The tension on the tape is also reflected by this week squaring out with the 6920 (Oct 29) all time high—692 squares Dec 12.

Further we are past 40 calendar days from the October 29 high which in terms of the Gann Panic Window typically represents the final pivot high if the market is going to roll over hard.

Despite Monday’s “bullish” after-hours news that popped NVDA, it closed in the red on Tuesday.

Because markets were for the most part on hold Tuesday, let’s review Monday’s action.
On Monday NYSE net advances finished at -850mkarking the 5th negative reading in the past 6 sessions—a period during which the SPX still managed to gain 23 points.

This type of internal convergence is even more pronounced than the one that preceded the early February Tariff Crash.
It aligns with the persistent drumbeat of bearish signals that have been accumulating in recent weeks.
I can’t help but wonder if a Fed hawkish cut today won’t be the trigger for a downdraft.

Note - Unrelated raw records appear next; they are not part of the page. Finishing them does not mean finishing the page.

## config.mk

```make
export PLATFORM = sky130hd
export DESIGN_NAME = cipher_uart_tx_flat
export DESIGN_NICKNAME = d
export VERILOG_FILES = /design/src/rtl/cipher_uart_tx_if.sv /design/src/rtl/cipher_uart_tx.sv /design/src/flat_wrapper.sv
export SDC_FILE = /design/constraint.sdc
export NUM_CORES = 1
export LEC_CHECK = 0
export ABC_AREA = 1
export CORE_MARGIN = 2
export CORE_UTILIZATION = 39
export CTS_CLUSTER_SIZE = 40
export DETAILED_ROUTE_END_ITERATION = 12
export GPL_ROUTABILITY_DRIVEN = 1
export PLACE_DENSITY_LB_ADDON = 0.1
export SETUP_SLACK_MARGIN = 0.4
export SLEW_MARGIN = 20
export SYNTH_ARGS = -nofsm -noshare
export SYNTH_HDL_FRONTEND = slang
export SYNTH_SLANG_ARGS = --single-unit
```

## constraint.sdc

```tcl
create_clock -name clk -period 5.4 [get_ports clk]
set_input_delay 0.54 -clock clk [delete_from_list [all_inputs] [get_ports clk]]
set_output_delay 0.54 -clock clk [all_outputs]
set_load 0.05 [all_outputs]
```

## src/rtl/cipher_uart_tx_if.sv

```systemverilog
// ---------------------------------------------------------------------------
// cipher_uart_tx_if
// Groups the byte-in handshake and the UART-side status signals that run
// between the scrambler and the cipher UART transmitter.
//
//   send_to_uart : one-cycle strobe, cipher_text valid this cycle
//   cipher_text  : scrambled byte (N bits)
//   tx           : UART serial line, idle high
//   busy         : frame in progress
//   fifo_full    : input buffer holds FIFO_DEPTH entries
//   overflow     : sticky, a byte was dropped
//   tx_done      : one-cycle pulse at the end of each stop bit
//
// master = scrambler side, slave = transmitter side.
// ---------------------------------------------------------------------------
interface cipher_uart_tx_if #(
    parameter int N = 8
);
    logic         send_to_uart;
    logic [N-1:0] cipher_text;
    logic         tx;
    logic         busy;
    logic         fifo_full;
    logic         overflow;
    logic         tx_done;

    modport master (
        output send_to_uart,
        output cipher_text,
        input  tx,
        input  busy,
        input  fifo_full,
        input  overflow,
        input  tx_done
    );

    modport slave (
        input  send_to_uart,
        input  cipher_text,
        output tx,
        output busy,
        output fifo_full,
        output overflow,
        output tx_done
    );
endinterface

```

## src/rtl/cipher_uart_tx.sv

```systemverilog
// ---------------------------------------------------------------------------
// cipher_uart_tx
// Buffers scrambled bytes in a small FIFO and serialises them as 8N1-style
// UART frames (start bit, N data bits LSB first, one stop bit).
//
// Ports:
//   clk  : clock, all state updates on the rising edge
//   rst  : asynchronous, active-low reset
//   bus  : cipher_uart_tx_if.slave (strobe/byte in, tx line and status out)
//
// FSM states:
//   state | meaning
//   IDLE  | line high, waiting for a buffered byte
//   START | start bit (tx=0) for CLKS_PER_BIT cycles
//   DATA  | N data bits, LSB first, CLKS_PER_BIT cycles each
//   STOP  | stop bit (tx=1); tx_done pulses as the FSM leaves
// ---------------------------------------------------------------------------
module cipher_uart_tx #(
    parameter int N            = 8,
    parameter int CLKS_PER_BIT = 434,
    parameter int FIFO_DEPTH   = 4
) (
    input  logic              clk,
    input  logic              rst,
    cipher_uart_tx_if.slave   bus
);

    localparam int PW = $clog2(FIFO_DEPTH);
    localparam int CW = PW + 1;
    localparam int BW = $clog2(CLKS_PER_BIT);
    localparam int IW = $clog2(N);

    localparam logic [CW-1:0] DEPTH_C   = CW'(FIFO_DEPTH);
    localparam logic [BW-1:0] BAUD_LAST = BW'(CLKS_PER_BIT - 1);
    localparam logic [IW-1:0] BIT_LAST  = IW'(N - 1);

    typedef enum logic [1:0] {
        IDLE  = 2'd0,
        START = 2'd1,
        DATA  = 2'd2,
        STOP  = 2'd3
    } state_t;

    state_t        r_state;
    logic [BW-1:0] r_baud;
    logic [IW-1:0] r_bit_idx;
    logic [N-1:0]  r_shift;
    logic          r_tx;
    logic          r_tx_done;

    logic [N-1:0]  r_mem [FIFO_DEPTH];
    logic [PW-1:0] r_wr_ptr;
    logic [PW-1:0] r_rd_ptr;
    logic [CW-1:0] r_count;
    logic          r_overflow;

    logic          w_pop;
    logic          w_push;
    logic [N-1:0]  w_head;

    // The FSM only pops from IDLE; a pop frees a slot on the same edge, so a
    // strobe arriving while full is still accepted on the pop edge.
    assign w_pop  = (r_state == IDLE) && (r_count != '0);
    assign w_push = bus.send_to_uart && ((r_count != DEPTH_C) || w_pop);
    assign w_head = r_mem[r_rd_ptr];

    // Storage carries no reset: contents are only meaningful under r_count.
    always_ff @(posedge clk) begin
        if (w_push) begin
            r_mem[r_wr_ptr] <= bus.cipher_text;
        end
    end

    always_ff @(posedge clk or negedge rst) begin
        if (!rst) begin
            r_wr_ptr   <= '0;
            r_rd_ptr   <= '0;
            r_count    <= '0;
            r_overflow <= 1'b0;
        end else begin
            if (w_push) begin
                r_wr_ptr <= r_wr_ptr + 1'b1;
            end
            if (w_pop) begin
                r_rd_ptr <= r_rd_ptr + 1'b1;
            end
            case ({w_push, w_pop})
                2'b10:   r_count <= r_count + 1'b1;
                2'b01:   r_count <= r_count - 1'b1;
                default: r_count <= r_count;
            endcase
            if (bus.send_to_uart && !w_push) begin
                r_overflow <= 1'b1;
            end
        end
    end

    always_ff @(posedge clk or negedge rst) begin
        if (!rst) begin
            r_state   <= IDLE;
            r_baud    <= '0;
            r_bit_idx <= '0;
            r_shift   <= '0;
            r_tx      <= 1'b1;
            r_tx_done <= 1'b0;
        end else begin
            r_tx_done <= 1'b0;
            case (r_state)
                IDLE: begin
                    r_tx      <= 1'b1;
                    r_baud    <= '0;
                    r_bit_idx <= '0;
                    if (w_pop) begin
                        r_shift <= w_head;
                        r_tx    <= 1'b0;
                        r_state <= START;
                    end
                end
                START: begin
                    if (r_baud == BAUD_LAST) begin
                        r_baud    <= '0;
                        r_bit_idx <= '0;
                        r_tx      <= r_shift[0];
                        r_shift   <= r_shift >> 1;
                        r_state   <= DATA;
                    end else begin
                        r_baud <= r_baud + 1'b1;
                    end
                end
                DATA: begin
                    if (r_baud == BAUD_LAST) begin
                        r_baud <= '0;
                        if (r_bit_idx == BIT_LAST) begin
                            r_bit_idx <= '0;
                            r_tx      <= 1'b1;
                            r_state   <= STOP;
                        end else begin
                            r_bit_idx <= r_bit_idx + 1'b1;
                            r_tx      <= r_shift[0];
                            r_shift   <= r_shift >> 1;
                        end
                    end else begin
                        r_baud <= r_baud + 1'b1;
                    end
                end
                STOP: begin
                    if (r_baud == BAUD_LAST) begin
                        r_baud    <= '0;
                        r_tx_done <= 1'b1;
                        r_state   <= IDLE;
                    end else begin
                        r_baud <= r_baud + 1'b1;
                    end
                end
                default: begin
                    r_baud    <= '0;
                    r_bit_idx <= '0;
                    r_tx      <= 1'b1;
                    r_state   <= IDLE;
                end
            endcase
        end
    end

    assign bus.tx        = r_tx;
    assign bus.busy      = (r_state != IDLE);
    assign bus.fifo_full = (r_count == DEPTH_C);
    assign bus.overflow  = r_overflow;
    assign bus.tx_done   = r_tx_done;

endmodule

```

## src/flat_wrapper.sv

```systemverilog
// flat-port wrapper written by rule: the top's interface ports become plain ports
module cipher_uart_tx_flat 
#(
    parameter int N            = 8,
    parameter int CLKS_PER_BIT = 434,
    parameter int FIFO_DEPTH   = 4
)
  (clk, rst, bus_send_to_uart, bus_cipher_text, bus_tx, bus_busy, bus_fifo_full, bus_overflow, bus_tx_done);
  cipher_uart_tx_if #(.N(N)) bus_i ();
  input  logic clk;
  input  logic rst;
  input wire logic [$bits(bus_i.send_to_uart)-1:0] bus_send_to_uart;
  input wire logic [$bits(bus_i.cipher_text)-1:0] bus_cipher_text;
  output wire logic [$bits(bus_i.tx)-1:0] bus_tx;
  output wire logic [$bits(bus_i.busy)-1:0] bus_busy;
  output wire logic [$bits(bus_i.fifo_full)-1:0] bus_fifo_full;
  output wire logic [$bits(bus_i.overflow)-1:0] bus_overflow;
  output wire logic [$bits(bus_i.tx_done)-1:0] bus_tx_done;
  assign bus_i.send_to_uart = bus_send_to_uart;
  assign bus_i.cipher_text = bus_cipher_text;
  assign bus_tx = bus_i.tx;
  assign bus_busy = bus_i.busy;
  assign bus_fifo_full = bus_i.fifo_full;
  assign bus_overflow = bus_i.overflow;
  assign bus_tx_done = bus_i.tx_done;
  cipher_uart_tx #(.N(N), .CLKS_PER_BIT(CLKS_PER_BIT), .FIFO_DEPTH(FIFO_DEPTH)) u_core (.clk(clk), .rst(rst), .bus(bus_i));
endmodule
```

==> impl_metrics.env <==
export IMPL_syn_mean_instance_area_um2=10.01
export IMPL_cts_buffers_inserted=9
export IMPL_drive_gt1_share_pct=10.46
export IMPL_rsz0062_at_grt="no"
export IMPL_first_global_vias=1963
export IMPL_cpMaxStageDelayCell="clkdlybuf4s50_1"
export IMPL_drcViolationCount=0
export IMPL_core_mm2=0.007331
export IMPL_grtUsageTotal_pct=14.79
export IMPL_cts_sinks=64
export IMPL_relSlewSlack_pct=46.99
export IMPL_ctsLongestPathBuffers=2
export IMPL_cp_data_arrival_time_ns=2.09
export IMPL_crit_fanout=5
export IMPL_place_worst_setup_slack_ns=3.000
export IMPL_portBuffers=15
export IMPL_max_freq_ghz=0.3808
export IMPL_min_path_cells=2
export IMPL_slew_violations=0
export IMPL_ys_ff_latch=64
export IMPL_cts_resized=0
export IMPL_die_area_mm2=0.008360
export IMPL_grt_max_degree=33
export IMPL_fin_nets=347
export IMPL_wl_per_cell_um=13.02
export IMPL_wl_um=5520
export IMPL_synth_cells=298
export IMPL_dpl_cell_count=408
export IMPL_slowest_delay_ns=0.82
export IMPL_syn_area_mm2=0.002982
export IMPL_r2r_cells=10
export IMPL_num_rows=31
export IMPL_cp_buffers_inverters=3
export IMPL_outcome="finished, final reports clean"
export IMPL_fin_skew_ns=0.008480
export IMPL_syn_to_final_growth_pct=16.07
export IMPL_post_route_period_util_pct=48.63
export IMPL_dr_pass1_iters=4
export IMPL_crit_cells=4
export IMPL_root_buffer="clkbuf_8"
export IMPL_drv_cap=0
export IMPL_final_min_clock_period_ns=2.626
export IMPL_holdBufCountCts=0
export IMPL_synth_fp_nets=325
export IMPL_leakagePower_nw=1.526
export IMPL_synthFlopType="edfxtp_1"
export IMPL_n_fill_cell=715
export IMPL_cp_top_family="buffers and inverters"
export IMPL_clk_pin_slew_ns=0.07
export IMPL_async_flop_share_pct=50.00
export IMPL_vias=1987
export IMPL_dieWidth_um=91.44
export IMPL_place_congestion=0.7298
export IMPL_grt_overflow=0
export IMPL_ys_seq_area_share_pct=59.13
export IMPL_vias_per_cell=4.686
export IMPL_cts_setup_buffers=0
export IMPL_boundaryPins=16
export IMPL_antenna_found_initial=0
export IMPL_ir_drop_mv=0.1907
export IMPL_clk_latency_ns=0.34
export IMPL_final_cells=424
export IMPL_setup_ws_ns=2.774
export IMPL_tightest_slew_ns=0.7922
export IMPL_required_ns=4.86
export IMPL_layout_commonest_cell="nand2_1"
export IMPL_drt_iter0_markers=68
export IMPL_setup_violations_final=0
export IMPL_grt_pass1_wl_um=9535
export IMPL_die_h_um=91.44
export IMPL_cts_htree_levels=3
export IMPL_cpMostUsedCell="inv_1"
export IMPL_p_per_area_mw_per_mm2=365.2
export IMPL_mostFrequentLayoutCells="nand2_1 (88), nand3_1 (36), edfxtp_1 (32)"
export IMPL_whs_ns=0.4718
export IMPL_postRouteAntennaNets=0
export IMPL_ys_warn_count=0
export IMPL_cp_start_kind="register"
export IMPL_cts_tree="built"
export IMPL_synth_edf_count=32
export IMPL_critPathKind="register to output port"
export IMPL_crit_chain="inv_1 -> ha_1 -> inv_1 -> clkdlybuf4s50_1"
export IMPL_finalHoldViolCount=0
export IMPL_insertedDiodeCount=0
export IMPL_hold_class="register to register"
export IMPL_ys_types=35
export IMPL_tns_ns=0
export IMPL_detailed_place_hpwl_um=3805
export IMPL_worstSetupEndpointType="output port"
export IMPL_initial_core_util_pct=40.67
-- Yosys cell counts, types with 2 or more instances --
cell       n  area (um^2)
edfxtp_1  32        960.9
inv_1     25        93.84
nand2_2    4        25.02
xor2_1     4        35.03
buf_4      2        15.01
nand2_1   88        330.3
inv_2      2        7.510
nand3_1   36        180.2
a21oi_1    7        35.03
o21ai_0    6        30.03
nor2_1    18        67.56
nor3_1     5        25.02
xnor2_1    2        17.52
buf_2      2        10.01
ha_1      15        187.7
dfrtp_1   31        775.7
-- final cells by class --
class                      instances  area [um^2]  share of cell area, %
clock buffer                       9        123.9                  3.579
clock inverter                     7        102.6                  2.965
inverter                          28        107.6                  3.109
multi-input combinational        201         1082                  31.27
sequential                        64         1763                  50.94
tap                               99        123.9                  3.579
timing repair buffer              16        157.7                  4.555
-- logic make-up (layout without fill, tap and decap cells) --
logic type               after synthesis  in the layout  synth area share [%]
buffers and inverters                 33             60                 4.574
flip-flops                            64             64                 59.13
AND/OR/NAND/NOR                      161            161                 23.79
adder cells (fa/ha/maj)               16             16                 6.966
AO/OA/AOI/OAI                         17             17                 3.399
XOR/XNOR                               6              6                 1.762
multiplexers                           1              1                0.3776
-- worst reg2reg max path, cell delays in order, from the launching register on --
cell,delay (ns)
dfrtp_1,0.43
inv_1,0.12
ha_1,0.25
inv_1,0.12
nand2_1,0.10
nand2_2,0.12
ha_1,0.27
fa_1,0.44
a21oi_1,0.13
o21ai_0,0.11
xor2_1,0.15
-- power breakdown --
group / leakage (nW) / internal, mW / switching (mW) / total [mW]
logic: 0.735 / 0.0642 / 0.118 / 0.182
registers: 0.681 / 0.589 / 0.0289 / 0.618
clock network: 0.110 / 0.264 / 0.200 / 0.464
-- through the flow --
stage | utilization, % | area (um^2) | power [mW]
floorplan | - | 2982 | 0.7473
finish | 47.21 | 3461 | 1.264
global route | 47.21 | 3461 | 1.331
global placement | 44.12 | 3234 | 0.8101
detailed placement | 44.12 | 3234 | 0.8114
CTS | 47.21 | 3461 | 1.279
-- flip-flops by register name (all words and copies together) (netlist names) --
| signal | cells |
|---|---|
| u_core.r_count | 3 |
| u_core.r_state | 2 |
| u_core.r_mem | 32 |
| u_core.bus.overflow | 1 |
| u_core.bus.tx | 1 |
| u_core.r_baud | 9 |
| u_core.r_wr_ptr | 2 |
| u_core.r_rd_ptr | 2 |
| u_core.r_bit_idx | 3 |
| u_core.bus.tx_done | 1 |
| u_core.r_shift | 8 |
-- final timing paths --
path | start | to | slack, ns
max | u_core.r_state[0]$_DFFE_PN0P_ | bus_busy | 2.77
min | u_core.bus.tx$_DFFE_PN1P_ | u_core.bus.tx$_DFFE_PN1P_ | 0.47
max reg2reg | u_core.r_state[0]$_DFFE_PN0P_ | u_core.r_count[2]$_DFFE_PN0P_ | 3.06
min reg2reg | u_core.bus.tx$_DFFE_PN1P_ | u_core.bus.tx$_DFFE_PN1P_ | 0.47
max in group asynchronous | rst | u_core.bus.tx$_DFFE_PN1P_ | 4.45
min in group asynchronous | rst | u_core.r_baud[4]$_DFF_PN0_ | 0.60
-- per-layer routing --
layer	vias to the layer above	GRT usage (%)	share of wire, %
met5	-	0	0
met4	0	4.924	0.78
met3	5	4.730	3.2
met2	24	23.16	48
met1	937	19.41	48
li1	1021	-	-
(Power assumes the default switching activity.)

That said markets can party when there’s nothing to party about. They could choose to ignore any hawkishness and mirror the 2007 drive into the end of the year.
When the bell rang on 2008 the selling began in earnest and never stopped.
Then, like now, the big players have an agenda to book beefy capital gains in the next year.

Indeed, the QQQ left a continuation buy setup on Tuesday: it carved out two consecutive lower daily lows since the November 21 low for a Plus One/Minus Two buy signal.
It also registered a “180” buy signal on Tuesday.

This was backstopped by Lockout Rallies in names like COHR, LITE, CVNA, FN and JBL to mention a few.

A notable exception to Tuesday’s “throwaway day” in front of today’s FOMC was the blistering rally in the precious metals and PM miners.

An hourly SLV shows a Flat-top Rule of 4 Breakout…on a gap.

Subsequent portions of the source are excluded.